━━━ Dataset records ━━━

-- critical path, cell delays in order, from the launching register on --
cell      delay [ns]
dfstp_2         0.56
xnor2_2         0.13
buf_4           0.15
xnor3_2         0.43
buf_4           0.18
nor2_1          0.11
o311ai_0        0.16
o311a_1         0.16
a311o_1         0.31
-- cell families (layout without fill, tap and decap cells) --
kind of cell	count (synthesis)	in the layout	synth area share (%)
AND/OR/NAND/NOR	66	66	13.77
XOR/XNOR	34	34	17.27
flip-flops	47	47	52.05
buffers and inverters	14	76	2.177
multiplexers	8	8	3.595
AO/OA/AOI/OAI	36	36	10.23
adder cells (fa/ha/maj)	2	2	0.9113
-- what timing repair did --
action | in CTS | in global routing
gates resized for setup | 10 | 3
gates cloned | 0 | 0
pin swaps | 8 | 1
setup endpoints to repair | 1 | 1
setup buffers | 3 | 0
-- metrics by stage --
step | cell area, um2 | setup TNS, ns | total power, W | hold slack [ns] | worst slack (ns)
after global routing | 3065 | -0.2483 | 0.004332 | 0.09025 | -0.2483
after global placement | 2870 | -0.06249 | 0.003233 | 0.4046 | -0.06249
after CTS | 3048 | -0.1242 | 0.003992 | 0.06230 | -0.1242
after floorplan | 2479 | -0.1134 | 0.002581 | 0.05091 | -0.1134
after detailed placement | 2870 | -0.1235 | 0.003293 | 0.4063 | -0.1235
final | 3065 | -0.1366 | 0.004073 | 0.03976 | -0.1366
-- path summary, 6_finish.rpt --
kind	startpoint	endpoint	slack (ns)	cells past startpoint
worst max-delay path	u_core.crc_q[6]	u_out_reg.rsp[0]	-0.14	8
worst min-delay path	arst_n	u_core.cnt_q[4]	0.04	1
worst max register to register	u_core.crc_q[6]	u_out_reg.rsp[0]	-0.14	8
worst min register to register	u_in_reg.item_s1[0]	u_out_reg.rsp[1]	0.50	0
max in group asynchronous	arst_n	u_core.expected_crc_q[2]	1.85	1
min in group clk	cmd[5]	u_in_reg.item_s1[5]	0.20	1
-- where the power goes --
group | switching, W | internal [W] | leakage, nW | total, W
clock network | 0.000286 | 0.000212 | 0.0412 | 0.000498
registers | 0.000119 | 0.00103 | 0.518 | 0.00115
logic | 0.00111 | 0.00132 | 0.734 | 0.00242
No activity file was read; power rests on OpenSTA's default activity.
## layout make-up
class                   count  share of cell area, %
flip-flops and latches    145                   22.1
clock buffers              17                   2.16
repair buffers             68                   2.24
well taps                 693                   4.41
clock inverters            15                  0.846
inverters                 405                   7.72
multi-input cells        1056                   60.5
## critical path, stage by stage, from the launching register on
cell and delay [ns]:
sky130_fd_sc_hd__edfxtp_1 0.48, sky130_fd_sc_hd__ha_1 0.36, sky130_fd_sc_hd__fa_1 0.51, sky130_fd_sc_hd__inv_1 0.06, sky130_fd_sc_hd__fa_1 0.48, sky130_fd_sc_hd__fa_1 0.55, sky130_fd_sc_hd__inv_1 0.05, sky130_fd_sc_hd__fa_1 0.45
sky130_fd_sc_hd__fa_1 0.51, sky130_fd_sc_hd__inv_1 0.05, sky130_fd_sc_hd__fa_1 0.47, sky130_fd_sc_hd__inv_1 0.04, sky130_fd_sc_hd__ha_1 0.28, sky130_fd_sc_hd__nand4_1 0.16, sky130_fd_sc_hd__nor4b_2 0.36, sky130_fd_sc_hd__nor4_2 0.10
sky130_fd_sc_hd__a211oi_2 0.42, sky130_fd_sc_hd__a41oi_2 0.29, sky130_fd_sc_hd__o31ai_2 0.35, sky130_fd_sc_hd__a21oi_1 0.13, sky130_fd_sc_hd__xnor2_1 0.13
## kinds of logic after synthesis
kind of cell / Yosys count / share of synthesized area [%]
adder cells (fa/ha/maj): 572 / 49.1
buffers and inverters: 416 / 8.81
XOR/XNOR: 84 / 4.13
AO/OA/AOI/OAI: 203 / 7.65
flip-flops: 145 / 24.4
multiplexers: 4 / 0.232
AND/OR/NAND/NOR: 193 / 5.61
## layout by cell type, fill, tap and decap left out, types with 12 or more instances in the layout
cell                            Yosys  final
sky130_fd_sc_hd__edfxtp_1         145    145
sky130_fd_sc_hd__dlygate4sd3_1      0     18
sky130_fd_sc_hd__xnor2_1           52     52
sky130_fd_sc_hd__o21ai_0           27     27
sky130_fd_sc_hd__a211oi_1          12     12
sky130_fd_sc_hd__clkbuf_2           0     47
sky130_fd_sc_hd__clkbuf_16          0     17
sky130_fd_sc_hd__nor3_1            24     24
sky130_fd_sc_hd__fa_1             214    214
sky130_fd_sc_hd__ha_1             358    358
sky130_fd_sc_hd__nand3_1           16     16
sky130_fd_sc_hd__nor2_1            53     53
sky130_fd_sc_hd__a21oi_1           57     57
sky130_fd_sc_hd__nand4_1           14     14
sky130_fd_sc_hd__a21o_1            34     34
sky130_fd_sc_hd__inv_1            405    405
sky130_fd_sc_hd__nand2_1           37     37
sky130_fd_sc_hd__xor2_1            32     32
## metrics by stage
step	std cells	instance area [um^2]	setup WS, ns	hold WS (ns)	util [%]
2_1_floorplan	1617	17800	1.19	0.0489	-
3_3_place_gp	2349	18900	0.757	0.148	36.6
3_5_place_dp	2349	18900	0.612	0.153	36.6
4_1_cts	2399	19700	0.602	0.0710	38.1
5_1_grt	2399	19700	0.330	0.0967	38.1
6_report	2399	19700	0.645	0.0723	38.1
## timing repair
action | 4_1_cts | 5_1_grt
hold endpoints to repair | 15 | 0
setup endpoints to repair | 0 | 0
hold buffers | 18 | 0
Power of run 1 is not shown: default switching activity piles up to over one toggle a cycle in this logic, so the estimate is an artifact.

━━━

*Work request*: Provide an exact copy of all the material.

*Solution for this task*:
-- critical path, cell delays in order, from the launching register on --
cell      delay [ns]
dfstp_2         0.56
xnor2_2         0.13
buf_4           0.15
xnor3_2         0.43
buf_4           0.18
nor2_1          0.11
o311ai_0        0.16
o311a_1         0.16
a311o_1         0.31
-- cell families (layout without fill, tap and decap cells) --
kind of cell	count (synthesis)	in the layout	synth area share (%)
AND/OR/NAND/NOR	66	66	13.77
XOR/XNOR	34	34	17.27
flip-flops	47	47	52.05
buffers and inverters	14	76	2.177
multiplexers	8	8	3.595
AO/OA/AOI/OAI	36	36	10.23
adder cells (fa/ha/maj)	2	2	0.9113
-- what timing repair did --
action | in CTS | in global routing
gates resized for setup | 10 | 3
gates cloned | 0 | 0
pin swaps | 8 | 1
setup endpoints to repair | 1 | 1
setup buffers | 3 | 0
-- metrics by stage --
step | cell area, um2 | setup TNS, ns | total power, W | hold slack [ns] | worst slack (ns)
after global routing | 3065 | -0.2483 | 0.004332 | 0.09025 | -0.2483
after global placement | 2870 | -0.06249 | 0.003233 | 0.4046 | -0.06249
after CTS | 3048 | -0.1242 | 0.003992 | 0.06230 | -0.1242
after floorplan | 2479 | -0.1134 | 0.002581 | 0.05091 | -0.1134
after detailed placement | 2870 | -0.1235 | 0.003293 | 0.4063 | -0.1235
final | 3065 | -0.1366 | 0.004073 | 0.03976 | -0.1366
-- path summary, 6_finish.rpt --
kind	startpoint	endpoint	slack (ns)	cells past startpoint
worst max-delay path	u_core.crc_q[6]	u_out_reg.rsp[0]	-0.14	8
worst min-delay path	arst_n	u_core.cnt_q[4]	0.04	1
worst max register to register	u_core.crc_q[6]	u_out_reg.rsp[0]	-0.14	8
worst min register to register	u_in_reg.item_s1[0]	u_out_reg.rsp[1]	0.50	0
max in group asynchronous	arst_n	u_core.expected_crc_q[2]	1.85	1
min in group clk	cmd[5]	u_in_reg.item_s1[5]	0.20	1
-- where the power goes --
group | switching, W | internal [W] | leakage, nW | total, W
clock network | 0.000286 | 0.000212 | 0.0412 | 0.000498
registers | 0.000119 | 0.00103 | 0.518 | 0.00115
logic | 0.00111 | 0.00132 | 0.734 | 0.00242
No activity file was read; power rests on OpenSTA's default activity.
## layout make-up
class                   count  share of cell area, %
flip-flops and latches    145                   22.1
clock buffers              17                   2.16
repair buffers             68                   2.24
well taps                 693                   4.41
clock inverters            15                  0.846
inverters                 405                   7.72
multi-input cells        1056                   60.5
## critical path, stage by stage, from the launching register on
cell and delay [ns]:
sky130_fd_sc_hd__edfxtp_1 0.48, sky130_fd_sc_hd__ha_1 0.36, sky130_fd_sc_hd__fa_1 0.51, sky130_fd_sc_hd__inv_1 0.06, sky130_fd_sc_hd__fa_1 0.48, sky130_fd_sc_hd__fa_1 0.55, sky130_fd_sc_hd__inv_1 0.05, sky130_fd_sc_hd__fa_1 0.45
sky130_fd_sc_hd__fa_1 0.51, sky130_fd_sc_hd__inv_1 0.05, sky130_fd_sc_hd__fa_1 0.47, sky130_fd_sc_hd__inv_1 0.04, sky130_fd_sc_hd__ha_1 0.28, sky130_fd_sc_hd__nand4_1 0.16, sky130_fd_sc_hd__nor4b_2 0.36, sky130_fd_sc_hd__nor4_2 0.10
sky130_fd_sc_hd__a211oi_2 0.42, sky130_fd_sc_hd__a41oi_2 0.29, sky130_fd_sc_hd__o31ai_2 0.35, sky130_fd_sc_hd__a21oi_1 0.13, sky130_fd_sc_hd__xnor2_1 0.13
## kinds of logic after synthesis
kind of cell / Yosys count / share of synthesized area [%]
adder cells (fa/ha/maj): 572 / 49.1
buffers and inverters: 416 / 8.81
XOR/XNOR: 84 / 4.13
AO/OA/AOI/OAI: 203 / 7.65
flip-flops: 145 / 24.4
multiplexers: 4 / 0.232
AND/OR/NAND/NOR: 193 / 5.61
## layout by cell type, fill, tap and decap left out, types with 12 or more instances in the layout
cell                            Yosys  final
sky130_fd_sc_hd__edfxtp_1         145    145
sky130_fd_sc_hd__dlygate4sd3_1      0     18
sky130_fd_sc_hd__xnor2_1           52     52
sky130_fd_sc_hd__o21ai_0           27     27
sky130_fd_sc_hd__a211oi_1          12     12
sky130_fd_sc_hd__clkbuf_2           0     47
sky130_fd_sc_hd__clkbuf_16          0     17
sky130_fd_sc_hd__nor3_1            24     24
sky130_fd_sc_hd__fa_1             214    214
sky130_fd_sc_hd__ha_1             358    358
sky130_fd_sc_hd__nand3_1           16     16
sky130_fd_sc_hd__nor2_1            53     53
sky130_fd_sc_hd__a21oi_1           57     57
sky130_fd_sc_hd__nand4_1           14     14
sky130_fd_sc_hd__a21o_1            34     34
sky130_fd_sc_hd__inv_1            405    405
sky130_fd_sc_hd__nand2_1           37     37
sky130_fd_sc_hd__xor2_1            32     32
## metrics by stage
step	std cells	instance area [um^2]	setup WS, ns	hold WS (ns)	util [%]
2_1_floorplan	1617	17800	1.19	0.0489	-
3_3_place_gp	2349	18900	0.757	0.148	36.6
3_5_place_dp	2349	18900	0.612	0.153	36.6
4_1_cts	2399	19700	0.602	0.0710	38.1
5_1_grt	2399	19700	0.330	0.0967	38.1
6_report	2399	19700	0.645	0.0723	38.1
## timing repair
action | 4_1_cts | 5_1_grt
hold endpoints to repair | 15 | 0
setup endpoints to repair | 0 | 0
hold buffers | 18 | 0
Power of run 1 is not shown: default switching activity piles up to over one toggle a cycle in this logic, so the estimate is an artifact.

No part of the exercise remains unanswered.